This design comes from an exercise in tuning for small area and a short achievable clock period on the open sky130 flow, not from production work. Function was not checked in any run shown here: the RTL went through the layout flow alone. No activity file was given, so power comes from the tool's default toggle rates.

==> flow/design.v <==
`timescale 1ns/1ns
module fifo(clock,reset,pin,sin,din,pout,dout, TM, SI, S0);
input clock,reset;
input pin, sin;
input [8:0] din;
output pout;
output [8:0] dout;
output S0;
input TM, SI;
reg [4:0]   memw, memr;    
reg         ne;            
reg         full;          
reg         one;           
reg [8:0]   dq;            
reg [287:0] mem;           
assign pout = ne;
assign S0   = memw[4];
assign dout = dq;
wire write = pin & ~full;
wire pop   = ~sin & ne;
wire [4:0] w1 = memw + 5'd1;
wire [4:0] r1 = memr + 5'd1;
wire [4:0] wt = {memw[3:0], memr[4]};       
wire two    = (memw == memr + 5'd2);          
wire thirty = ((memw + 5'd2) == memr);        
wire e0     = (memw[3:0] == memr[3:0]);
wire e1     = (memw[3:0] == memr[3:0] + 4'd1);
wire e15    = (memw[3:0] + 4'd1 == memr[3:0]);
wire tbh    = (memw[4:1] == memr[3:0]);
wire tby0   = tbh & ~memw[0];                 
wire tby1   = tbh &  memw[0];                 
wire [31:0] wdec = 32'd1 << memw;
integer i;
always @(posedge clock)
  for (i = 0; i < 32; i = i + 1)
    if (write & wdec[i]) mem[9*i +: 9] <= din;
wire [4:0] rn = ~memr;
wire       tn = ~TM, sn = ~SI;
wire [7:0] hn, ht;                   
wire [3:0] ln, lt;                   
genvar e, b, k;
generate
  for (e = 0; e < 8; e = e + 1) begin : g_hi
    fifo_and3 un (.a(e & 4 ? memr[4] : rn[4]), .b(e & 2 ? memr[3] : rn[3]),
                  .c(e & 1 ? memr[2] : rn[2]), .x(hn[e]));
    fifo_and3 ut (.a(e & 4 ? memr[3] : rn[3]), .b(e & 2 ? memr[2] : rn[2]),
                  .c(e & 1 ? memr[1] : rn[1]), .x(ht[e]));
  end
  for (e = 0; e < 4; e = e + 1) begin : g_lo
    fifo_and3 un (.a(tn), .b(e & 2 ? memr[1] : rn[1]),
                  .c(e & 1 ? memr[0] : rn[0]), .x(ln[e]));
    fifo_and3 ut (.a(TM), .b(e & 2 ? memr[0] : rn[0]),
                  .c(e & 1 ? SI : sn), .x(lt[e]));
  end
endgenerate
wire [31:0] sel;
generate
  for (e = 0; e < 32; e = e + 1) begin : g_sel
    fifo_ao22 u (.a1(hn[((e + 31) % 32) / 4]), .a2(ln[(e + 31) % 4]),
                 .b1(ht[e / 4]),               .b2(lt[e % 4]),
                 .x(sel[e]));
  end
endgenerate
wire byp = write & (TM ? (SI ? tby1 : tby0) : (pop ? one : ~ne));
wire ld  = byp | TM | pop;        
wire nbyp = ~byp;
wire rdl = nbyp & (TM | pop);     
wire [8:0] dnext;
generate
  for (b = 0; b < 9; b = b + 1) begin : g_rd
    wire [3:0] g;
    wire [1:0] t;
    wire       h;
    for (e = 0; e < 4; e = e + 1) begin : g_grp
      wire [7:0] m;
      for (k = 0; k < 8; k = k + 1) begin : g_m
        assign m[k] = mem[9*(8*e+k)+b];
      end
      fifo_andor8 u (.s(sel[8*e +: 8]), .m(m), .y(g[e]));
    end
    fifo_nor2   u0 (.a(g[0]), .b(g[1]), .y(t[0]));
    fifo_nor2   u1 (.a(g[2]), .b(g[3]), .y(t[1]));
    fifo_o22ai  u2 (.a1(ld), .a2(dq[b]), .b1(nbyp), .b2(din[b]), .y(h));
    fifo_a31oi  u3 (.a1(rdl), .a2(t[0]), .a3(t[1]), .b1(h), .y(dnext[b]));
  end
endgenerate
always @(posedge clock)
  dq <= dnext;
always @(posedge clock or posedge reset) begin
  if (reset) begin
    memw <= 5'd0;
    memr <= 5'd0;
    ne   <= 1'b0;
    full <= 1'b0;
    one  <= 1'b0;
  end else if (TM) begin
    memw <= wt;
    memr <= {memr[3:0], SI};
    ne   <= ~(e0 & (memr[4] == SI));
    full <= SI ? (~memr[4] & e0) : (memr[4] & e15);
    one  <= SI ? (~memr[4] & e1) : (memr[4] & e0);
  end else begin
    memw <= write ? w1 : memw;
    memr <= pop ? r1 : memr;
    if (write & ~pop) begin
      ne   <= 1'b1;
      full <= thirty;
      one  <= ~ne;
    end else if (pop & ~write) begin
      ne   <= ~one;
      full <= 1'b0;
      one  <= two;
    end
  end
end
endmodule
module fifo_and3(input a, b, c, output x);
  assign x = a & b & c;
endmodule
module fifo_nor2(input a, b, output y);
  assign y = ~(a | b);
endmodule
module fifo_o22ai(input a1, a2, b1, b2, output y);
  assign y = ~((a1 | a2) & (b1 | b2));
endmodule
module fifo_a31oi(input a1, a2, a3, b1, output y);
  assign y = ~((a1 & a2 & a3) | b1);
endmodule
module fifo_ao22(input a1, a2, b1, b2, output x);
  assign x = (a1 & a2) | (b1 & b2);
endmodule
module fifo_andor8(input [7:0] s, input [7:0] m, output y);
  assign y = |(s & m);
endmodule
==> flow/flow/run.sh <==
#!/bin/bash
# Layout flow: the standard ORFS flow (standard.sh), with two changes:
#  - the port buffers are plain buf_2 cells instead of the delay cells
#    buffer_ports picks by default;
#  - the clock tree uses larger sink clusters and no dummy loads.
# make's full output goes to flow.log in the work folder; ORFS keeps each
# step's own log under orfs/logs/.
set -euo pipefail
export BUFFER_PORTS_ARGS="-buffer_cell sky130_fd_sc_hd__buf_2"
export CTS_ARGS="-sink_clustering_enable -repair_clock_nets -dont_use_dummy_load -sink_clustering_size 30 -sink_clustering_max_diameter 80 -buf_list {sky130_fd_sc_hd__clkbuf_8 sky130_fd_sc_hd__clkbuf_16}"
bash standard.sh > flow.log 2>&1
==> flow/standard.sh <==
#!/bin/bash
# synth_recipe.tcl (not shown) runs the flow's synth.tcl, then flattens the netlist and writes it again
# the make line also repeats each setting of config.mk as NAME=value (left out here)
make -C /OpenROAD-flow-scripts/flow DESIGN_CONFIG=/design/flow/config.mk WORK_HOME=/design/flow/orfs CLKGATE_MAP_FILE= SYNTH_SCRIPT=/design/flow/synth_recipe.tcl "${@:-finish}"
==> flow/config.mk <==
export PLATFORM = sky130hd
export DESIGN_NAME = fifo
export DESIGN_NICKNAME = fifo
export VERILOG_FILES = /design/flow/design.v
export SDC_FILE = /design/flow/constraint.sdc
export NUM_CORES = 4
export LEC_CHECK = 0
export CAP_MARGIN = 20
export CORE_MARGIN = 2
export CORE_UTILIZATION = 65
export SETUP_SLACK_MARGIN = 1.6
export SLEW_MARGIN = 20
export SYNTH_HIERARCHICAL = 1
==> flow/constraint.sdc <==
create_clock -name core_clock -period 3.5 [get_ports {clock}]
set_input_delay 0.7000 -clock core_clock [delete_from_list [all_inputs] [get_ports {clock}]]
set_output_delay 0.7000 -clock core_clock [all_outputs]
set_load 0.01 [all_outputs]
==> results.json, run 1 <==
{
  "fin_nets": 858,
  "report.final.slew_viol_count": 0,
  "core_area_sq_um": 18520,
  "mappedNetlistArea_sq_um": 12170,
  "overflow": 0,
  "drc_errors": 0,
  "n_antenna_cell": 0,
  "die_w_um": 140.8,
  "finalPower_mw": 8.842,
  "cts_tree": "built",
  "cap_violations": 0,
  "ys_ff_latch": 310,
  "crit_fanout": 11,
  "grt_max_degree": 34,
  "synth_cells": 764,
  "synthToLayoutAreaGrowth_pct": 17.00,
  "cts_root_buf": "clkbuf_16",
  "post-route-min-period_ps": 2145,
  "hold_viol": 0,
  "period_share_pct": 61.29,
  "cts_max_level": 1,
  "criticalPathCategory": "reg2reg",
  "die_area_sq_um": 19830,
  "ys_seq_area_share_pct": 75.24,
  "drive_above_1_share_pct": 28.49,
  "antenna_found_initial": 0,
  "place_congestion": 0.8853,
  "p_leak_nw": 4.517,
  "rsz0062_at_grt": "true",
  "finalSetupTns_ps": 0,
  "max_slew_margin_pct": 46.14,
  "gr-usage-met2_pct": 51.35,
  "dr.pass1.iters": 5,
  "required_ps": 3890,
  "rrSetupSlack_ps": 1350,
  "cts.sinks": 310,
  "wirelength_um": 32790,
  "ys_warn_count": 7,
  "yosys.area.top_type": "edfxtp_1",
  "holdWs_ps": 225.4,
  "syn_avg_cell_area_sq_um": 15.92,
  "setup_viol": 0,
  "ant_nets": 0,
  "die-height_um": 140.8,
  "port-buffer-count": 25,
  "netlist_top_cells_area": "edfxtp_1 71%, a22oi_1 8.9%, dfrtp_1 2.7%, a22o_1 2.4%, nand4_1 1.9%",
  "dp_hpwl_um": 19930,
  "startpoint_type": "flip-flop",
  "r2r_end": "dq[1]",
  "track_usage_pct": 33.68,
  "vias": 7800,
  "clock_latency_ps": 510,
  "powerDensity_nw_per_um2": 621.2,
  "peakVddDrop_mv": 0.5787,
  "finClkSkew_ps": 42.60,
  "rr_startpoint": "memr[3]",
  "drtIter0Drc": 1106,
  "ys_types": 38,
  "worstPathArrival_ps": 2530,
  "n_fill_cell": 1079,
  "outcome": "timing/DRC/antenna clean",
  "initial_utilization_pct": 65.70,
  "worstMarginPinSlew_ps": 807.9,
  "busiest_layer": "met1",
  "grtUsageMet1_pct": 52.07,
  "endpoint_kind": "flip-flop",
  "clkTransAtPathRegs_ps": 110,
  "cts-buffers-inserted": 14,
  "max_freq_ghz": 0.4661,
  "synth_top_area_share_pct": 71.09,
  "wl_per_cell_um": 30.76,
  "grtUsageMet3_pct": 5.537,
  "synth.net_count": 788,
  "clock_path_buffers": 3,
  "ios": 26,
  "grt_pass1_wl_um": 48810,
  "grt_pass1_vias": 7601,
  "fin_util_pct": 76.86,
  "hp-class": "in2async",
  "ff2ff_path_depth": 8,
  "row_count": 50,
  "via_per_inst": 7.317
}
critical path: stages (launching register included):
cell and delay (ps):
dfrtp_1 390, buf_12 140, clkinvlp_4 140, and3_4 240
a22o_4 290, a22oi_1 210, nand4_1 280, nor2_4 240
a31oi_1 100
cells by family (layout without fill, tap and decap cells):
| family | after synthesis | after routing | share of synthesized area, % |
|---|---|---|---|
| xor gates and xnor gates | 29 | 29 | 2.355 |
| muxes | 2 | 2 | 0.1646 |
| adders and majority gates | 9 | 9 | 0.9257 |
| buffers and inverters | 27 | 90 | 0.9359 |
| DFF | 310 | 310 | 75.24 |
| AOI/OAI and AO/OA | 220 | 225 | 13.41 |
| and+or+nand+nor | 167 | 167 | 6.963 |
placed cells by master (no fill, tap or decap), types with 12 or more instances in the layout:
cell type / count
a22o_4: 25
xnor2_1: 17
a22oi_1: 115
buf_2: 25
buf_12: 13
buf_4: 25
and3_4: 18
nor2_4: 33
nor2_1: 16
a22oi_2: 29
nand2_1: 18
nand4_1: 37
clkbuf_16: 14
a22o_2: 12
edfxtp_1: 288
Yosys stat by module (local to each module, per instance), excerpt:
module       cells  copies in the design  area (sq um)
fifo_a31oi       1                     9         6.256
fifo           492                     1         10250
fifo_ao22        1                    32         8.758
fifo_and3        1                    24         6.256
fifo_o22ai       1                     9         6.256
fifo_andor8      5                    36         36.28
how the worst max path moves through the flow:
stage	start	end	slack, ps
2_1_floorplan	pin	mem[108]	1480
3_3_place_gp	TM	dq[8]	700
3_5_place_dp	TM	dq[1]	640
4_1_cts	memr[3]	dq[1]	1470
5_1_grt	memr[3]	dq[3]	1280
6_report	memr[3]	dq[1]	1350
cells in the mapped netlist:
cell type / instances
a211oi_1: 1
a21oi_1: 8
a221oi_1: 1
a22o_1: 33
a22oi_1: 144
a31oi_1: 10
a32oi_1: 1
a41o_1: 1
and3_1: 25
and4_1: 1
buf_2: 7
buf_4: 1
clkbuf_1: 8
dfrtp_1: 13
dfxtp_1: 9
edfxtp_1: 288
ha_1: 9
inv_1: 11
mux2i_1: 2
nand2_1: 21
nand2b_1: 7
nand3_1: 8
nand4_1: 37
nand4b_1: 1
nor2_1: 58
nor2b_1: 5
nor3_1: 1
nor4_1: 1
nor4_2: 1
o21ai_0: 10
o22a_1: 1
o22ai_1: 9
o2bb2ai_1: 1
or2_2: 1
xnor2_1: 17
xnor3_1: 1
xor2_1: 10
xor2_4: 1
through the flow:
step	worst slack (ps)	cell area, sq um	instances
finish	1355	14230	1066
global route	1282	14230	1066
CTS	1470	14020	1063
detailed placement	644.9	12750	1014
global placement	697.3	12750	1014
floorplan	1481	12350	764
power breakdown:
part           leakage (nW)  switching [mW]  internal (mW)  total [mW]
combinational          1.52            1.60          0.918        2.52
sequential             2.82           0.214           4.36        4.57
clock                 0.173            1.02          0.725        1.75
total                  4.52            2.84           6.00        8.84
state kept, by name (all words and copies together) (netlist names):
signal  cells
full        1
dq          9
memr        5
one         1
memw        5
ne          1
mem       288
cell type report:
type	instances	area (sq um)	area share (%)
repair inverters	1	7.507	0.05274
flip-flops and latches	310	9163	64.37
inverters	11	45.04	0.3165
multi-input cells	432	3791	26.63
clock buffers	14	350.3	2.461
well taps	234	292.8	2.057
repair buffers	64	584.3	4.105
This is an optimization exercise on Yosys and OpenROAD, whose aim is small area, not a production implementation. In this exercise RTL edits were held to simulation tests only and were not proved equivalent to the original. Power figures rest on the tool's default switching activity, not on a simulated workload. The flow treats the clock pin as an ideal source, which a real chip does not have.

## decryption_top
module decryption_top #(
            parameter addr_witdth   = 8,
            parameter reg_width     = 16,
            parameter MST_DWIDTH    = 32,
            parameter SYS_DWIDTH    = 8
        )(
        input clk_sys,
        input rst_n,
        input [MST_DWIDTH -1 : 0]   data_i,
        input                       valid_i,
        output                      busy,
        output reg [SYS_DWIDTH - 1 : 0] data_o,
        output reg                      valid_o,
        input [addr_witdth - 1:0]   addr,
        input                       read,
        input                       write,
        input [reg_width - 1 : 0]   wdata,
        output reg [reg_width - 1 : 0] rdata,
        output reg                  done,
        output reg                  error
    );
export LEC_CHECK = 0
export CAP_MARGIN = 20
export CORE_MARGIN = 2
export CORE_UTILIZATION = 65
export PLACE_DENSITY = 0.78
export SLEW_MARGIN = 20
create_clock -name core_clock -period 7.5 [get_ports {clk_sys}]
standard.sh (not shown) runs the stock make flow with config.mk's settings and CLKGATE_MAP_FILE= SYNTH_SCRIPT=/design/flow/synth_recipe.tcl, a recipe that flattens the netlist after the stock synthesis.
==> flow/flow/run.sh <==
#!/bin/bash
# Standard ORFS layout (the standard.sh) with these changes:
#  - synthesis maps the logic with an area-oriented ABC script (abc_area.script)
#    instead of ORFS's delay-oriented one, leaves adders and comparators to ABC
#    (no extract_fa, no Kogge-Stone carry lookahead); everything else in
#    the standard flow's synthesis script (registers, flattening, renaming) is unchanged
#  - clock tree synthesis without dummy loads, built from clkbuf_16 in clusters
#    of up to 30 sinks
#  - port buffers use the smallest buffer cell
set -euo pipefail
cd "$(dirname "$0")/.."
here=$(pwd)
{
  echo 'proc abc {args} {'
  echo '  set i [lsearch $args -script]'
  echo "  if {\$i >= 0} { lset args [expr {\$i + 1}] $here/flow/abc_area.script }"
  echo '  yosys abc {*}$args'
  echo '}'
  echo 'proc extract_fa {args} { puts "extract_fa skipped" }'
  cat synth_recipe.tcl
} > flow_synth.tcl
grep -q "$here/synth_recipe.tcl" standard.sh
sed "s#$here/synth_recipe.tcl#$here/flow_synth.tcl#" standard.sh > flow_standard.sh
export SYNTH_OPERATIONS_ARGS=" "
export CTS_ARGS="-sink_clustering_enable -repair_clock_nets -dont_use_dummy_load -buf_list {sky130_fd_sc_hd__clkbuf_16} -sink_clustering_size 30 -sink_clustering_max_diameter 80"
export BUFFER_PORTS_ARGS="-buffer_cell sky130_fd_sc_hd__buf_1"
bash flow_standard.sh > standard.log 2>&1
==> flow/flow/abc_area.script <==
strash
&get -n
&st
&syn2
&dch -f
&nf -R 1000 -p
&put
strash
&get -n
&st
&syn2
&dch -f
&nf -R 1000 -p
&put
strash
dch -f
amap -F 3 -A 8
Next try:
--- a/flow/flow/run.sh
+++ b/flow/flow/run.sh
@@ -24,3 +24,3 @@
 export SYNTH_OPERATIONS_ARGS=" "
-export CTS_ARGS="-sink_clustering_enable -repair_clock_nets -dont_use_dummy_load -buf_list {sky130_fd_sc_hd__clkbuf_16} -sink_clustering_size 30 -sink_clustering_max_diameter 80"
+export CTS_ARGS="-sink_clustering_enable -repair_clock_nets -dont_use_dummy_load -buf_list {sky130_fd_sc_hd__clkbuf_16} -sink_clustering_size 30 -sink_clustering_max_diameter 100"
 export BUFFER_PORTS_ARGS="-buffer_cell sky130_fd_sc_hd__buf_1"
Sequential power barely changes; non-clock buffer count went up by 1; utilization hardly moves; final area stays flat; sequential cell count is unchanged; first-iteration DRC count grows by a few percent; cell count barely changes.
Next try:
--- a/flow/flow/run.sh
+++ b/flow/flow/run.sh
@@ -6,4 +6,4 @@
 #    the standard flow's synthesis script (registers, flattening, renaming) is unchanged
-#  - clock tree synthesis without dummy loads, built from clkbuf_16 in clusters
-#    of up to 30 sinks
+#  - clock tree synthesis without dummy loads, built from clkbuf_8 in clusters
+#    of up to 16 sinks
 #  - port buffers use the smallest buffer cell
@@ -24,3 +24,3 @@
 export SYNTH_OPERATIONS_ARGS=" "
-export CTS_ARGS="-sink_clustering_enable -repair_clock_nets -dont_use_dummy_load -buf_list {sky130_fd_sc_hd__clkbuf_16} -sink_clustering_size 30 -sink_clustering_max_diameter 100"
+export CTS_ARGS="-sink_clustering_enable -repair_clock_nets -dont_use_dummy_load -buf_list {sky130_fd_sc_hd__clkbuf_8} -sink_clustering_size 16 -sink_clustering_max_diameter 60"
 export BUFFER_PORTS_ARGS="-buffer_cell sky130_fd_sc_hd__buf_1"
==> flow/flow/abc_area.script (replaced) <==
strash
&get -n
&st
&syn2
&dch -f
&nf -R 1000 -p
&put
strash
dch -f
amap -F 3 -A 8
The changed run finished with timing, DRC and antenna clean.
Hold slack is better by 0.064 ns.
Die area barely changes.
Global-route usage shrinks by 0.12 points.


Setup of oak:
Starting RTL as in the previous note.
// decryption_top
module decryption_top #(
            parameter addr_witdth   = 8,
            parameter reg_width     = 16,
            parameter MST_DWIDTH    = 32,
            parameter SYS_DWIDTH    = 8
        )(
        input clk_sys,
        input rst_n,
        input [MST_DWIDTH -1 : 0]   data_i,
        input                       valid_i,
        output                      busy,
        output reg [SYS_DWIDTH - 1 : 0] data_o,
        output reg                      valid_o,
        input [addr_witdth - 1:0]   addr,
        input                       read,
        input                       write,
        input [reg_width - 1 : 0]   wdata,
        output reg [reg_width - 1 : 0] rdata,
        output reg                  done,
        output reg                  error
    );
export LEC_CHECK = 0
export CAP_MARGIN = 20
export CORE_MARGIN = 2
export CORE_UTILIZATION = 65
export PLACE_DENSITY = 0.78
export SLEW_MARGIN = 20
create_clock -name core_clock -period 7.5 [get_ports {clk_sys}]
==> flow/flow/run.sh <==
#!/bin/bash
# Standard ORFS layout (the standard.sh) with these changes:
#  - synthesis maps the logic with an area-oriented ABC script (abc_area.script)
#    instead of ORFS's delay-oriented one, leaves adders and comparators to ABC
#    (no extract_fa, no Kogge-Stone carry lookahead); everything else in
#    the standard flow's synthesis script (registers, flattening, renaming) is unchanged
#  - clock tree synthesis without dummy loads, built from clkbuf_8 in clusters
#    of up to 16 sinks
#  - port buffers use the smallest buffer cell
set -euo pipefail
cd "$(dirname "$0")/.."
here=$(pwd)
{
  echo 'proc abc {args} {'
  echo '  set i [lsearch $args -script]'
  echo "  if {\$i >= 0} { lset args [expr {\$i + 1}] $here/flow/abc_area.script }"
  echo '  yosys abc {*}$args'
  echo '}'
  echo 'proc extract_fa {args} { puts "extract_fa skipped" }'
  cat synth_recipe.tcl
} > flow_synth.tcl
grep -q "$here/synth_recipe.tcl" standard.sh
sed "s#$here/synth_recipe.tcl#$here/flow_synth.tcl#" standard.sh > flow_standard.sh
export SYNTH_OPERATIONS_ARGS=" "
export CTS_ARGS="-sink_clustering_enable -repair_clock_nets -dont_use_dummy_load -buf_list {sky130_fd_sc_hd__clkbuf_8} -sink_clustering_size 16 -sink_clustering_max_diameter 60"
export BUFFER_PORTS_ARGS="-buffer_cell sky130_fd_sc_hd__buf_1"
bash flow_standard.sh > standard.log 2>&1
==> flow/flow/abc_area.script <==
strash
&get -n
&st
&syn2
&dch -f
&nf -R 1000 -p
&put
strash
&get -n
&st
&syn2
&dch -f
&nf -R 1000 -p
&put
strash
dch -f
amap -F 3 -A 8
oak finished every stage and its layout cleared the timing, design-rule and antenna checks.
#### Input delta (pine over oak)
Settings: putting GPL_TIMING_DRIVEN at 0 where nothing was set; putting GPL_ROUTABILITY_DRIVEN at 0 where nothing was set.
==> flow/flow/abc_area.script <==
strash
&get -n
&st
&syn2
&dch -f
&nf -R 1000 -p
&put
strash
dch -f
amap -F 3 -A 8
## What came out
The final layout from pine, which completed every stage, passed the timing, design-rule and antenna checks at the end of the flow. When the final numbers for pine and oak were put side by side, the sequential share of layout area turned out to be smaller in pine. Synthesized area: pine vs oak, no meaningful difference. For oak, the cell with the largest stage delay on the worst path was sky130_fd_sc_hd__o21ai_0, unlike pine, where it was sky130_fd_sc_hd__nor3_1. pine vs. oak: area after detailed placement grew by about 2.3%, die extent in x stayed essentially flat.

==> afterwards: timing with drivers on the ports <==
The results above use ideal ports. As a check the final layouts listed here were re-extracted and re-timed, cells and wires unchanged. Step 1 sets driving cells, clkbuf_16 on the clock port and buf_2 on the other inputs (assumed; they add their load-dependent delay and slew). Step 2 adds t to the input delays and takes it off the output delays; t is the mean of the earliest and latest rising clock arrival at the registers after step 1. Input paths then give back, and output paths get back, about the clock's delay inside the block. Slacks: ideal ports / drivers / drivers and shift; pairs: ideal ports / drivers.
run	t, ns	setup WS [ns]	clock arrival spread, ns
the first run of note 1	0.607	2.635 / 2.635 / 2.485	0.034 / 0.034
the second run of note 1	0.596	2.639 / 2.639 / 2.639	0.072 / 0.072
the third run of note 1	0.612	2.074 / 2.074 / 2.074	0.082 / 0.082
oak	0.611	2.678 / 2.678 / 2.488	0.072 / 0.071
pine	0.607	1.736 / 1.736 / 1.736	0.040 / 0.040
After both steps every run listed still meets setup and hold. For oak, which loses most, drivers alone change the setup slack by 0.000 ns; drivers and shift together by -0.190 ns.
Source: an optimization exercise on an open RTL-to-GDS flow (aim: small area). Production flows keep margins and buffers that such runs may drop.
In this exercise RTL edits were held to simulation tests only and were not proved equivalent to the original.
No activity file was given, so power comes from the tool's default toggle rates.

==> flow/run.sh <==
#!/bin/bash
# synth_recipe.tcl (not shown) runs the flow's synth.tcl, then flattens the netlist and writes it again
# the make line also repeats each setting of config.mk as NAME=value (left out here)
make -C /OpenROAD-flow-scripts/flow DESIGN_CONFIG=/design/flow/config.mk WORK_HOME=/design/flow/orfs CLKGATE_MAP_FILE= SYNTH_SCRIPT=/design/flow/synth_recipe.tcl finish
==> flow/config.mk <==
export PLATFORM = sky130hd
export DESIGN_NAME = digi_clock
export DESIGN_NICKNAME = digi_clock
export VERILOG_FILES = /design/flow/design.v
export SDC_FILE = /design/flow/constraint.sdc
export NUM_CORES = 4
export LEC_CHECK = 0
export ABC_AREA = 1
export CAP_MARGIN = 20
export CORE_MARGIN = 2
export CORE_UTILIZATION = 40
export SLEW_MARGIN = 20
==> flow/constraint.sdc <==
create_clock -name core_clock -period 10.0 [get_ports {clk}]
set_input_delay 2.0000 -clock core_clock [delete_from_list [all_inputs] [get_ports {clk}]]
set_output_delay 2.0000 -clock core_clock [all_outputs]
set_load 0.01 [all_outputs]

- - -

-- What is needed --
Write out exactly the lines from the start of the material through the line with "memr[3:0] + 4'd1);". No other output is expected.

-- Response to this task --
This design comes from an exercise in tuning for small area and a short achievable clock period on the open sky130 flow, not from production work. Function was not checked in any run shown here: the RTL went through the layout flow alone. No activity file was given, so power comes from the tool's default toggle rates.

==> flow/design.v <==
`timescale 1ns/1ns
module fifo(clock,reset,pin,sin,din,pout,dout, TM, SI, S0);
input clock,reset;
input pin, sin;
input [8:0] din;
output pout;
output [8:0] dout;
output S0;
input TM, SI;
reg [4:0]   memw, memr;    
reg         ne;            
reg         full;          
reg         one;           
reg [8:0]   dq;            
reg [287:0] mem;           
assign pout = ne;
assign S0   = memw[4];
assign dout = dq;
wire write = pin & ~full;
wire pop   = ~sin & ne;
wire [4:0] w1 = memw + 5'd1;
wire [4:0] r1 = memr + 5'd1;
wire [4:0] wt = {memw[3:0], memr[4]};       
wire two    = (memw == memr + 5'd2);          
wire thirty = ((memw + 5'd2) == memr);        
wire e0     = (memw[3:0] == memr[3:0]);
wire e1     = (memw[3:0] == memr[3:0] + 4'd1);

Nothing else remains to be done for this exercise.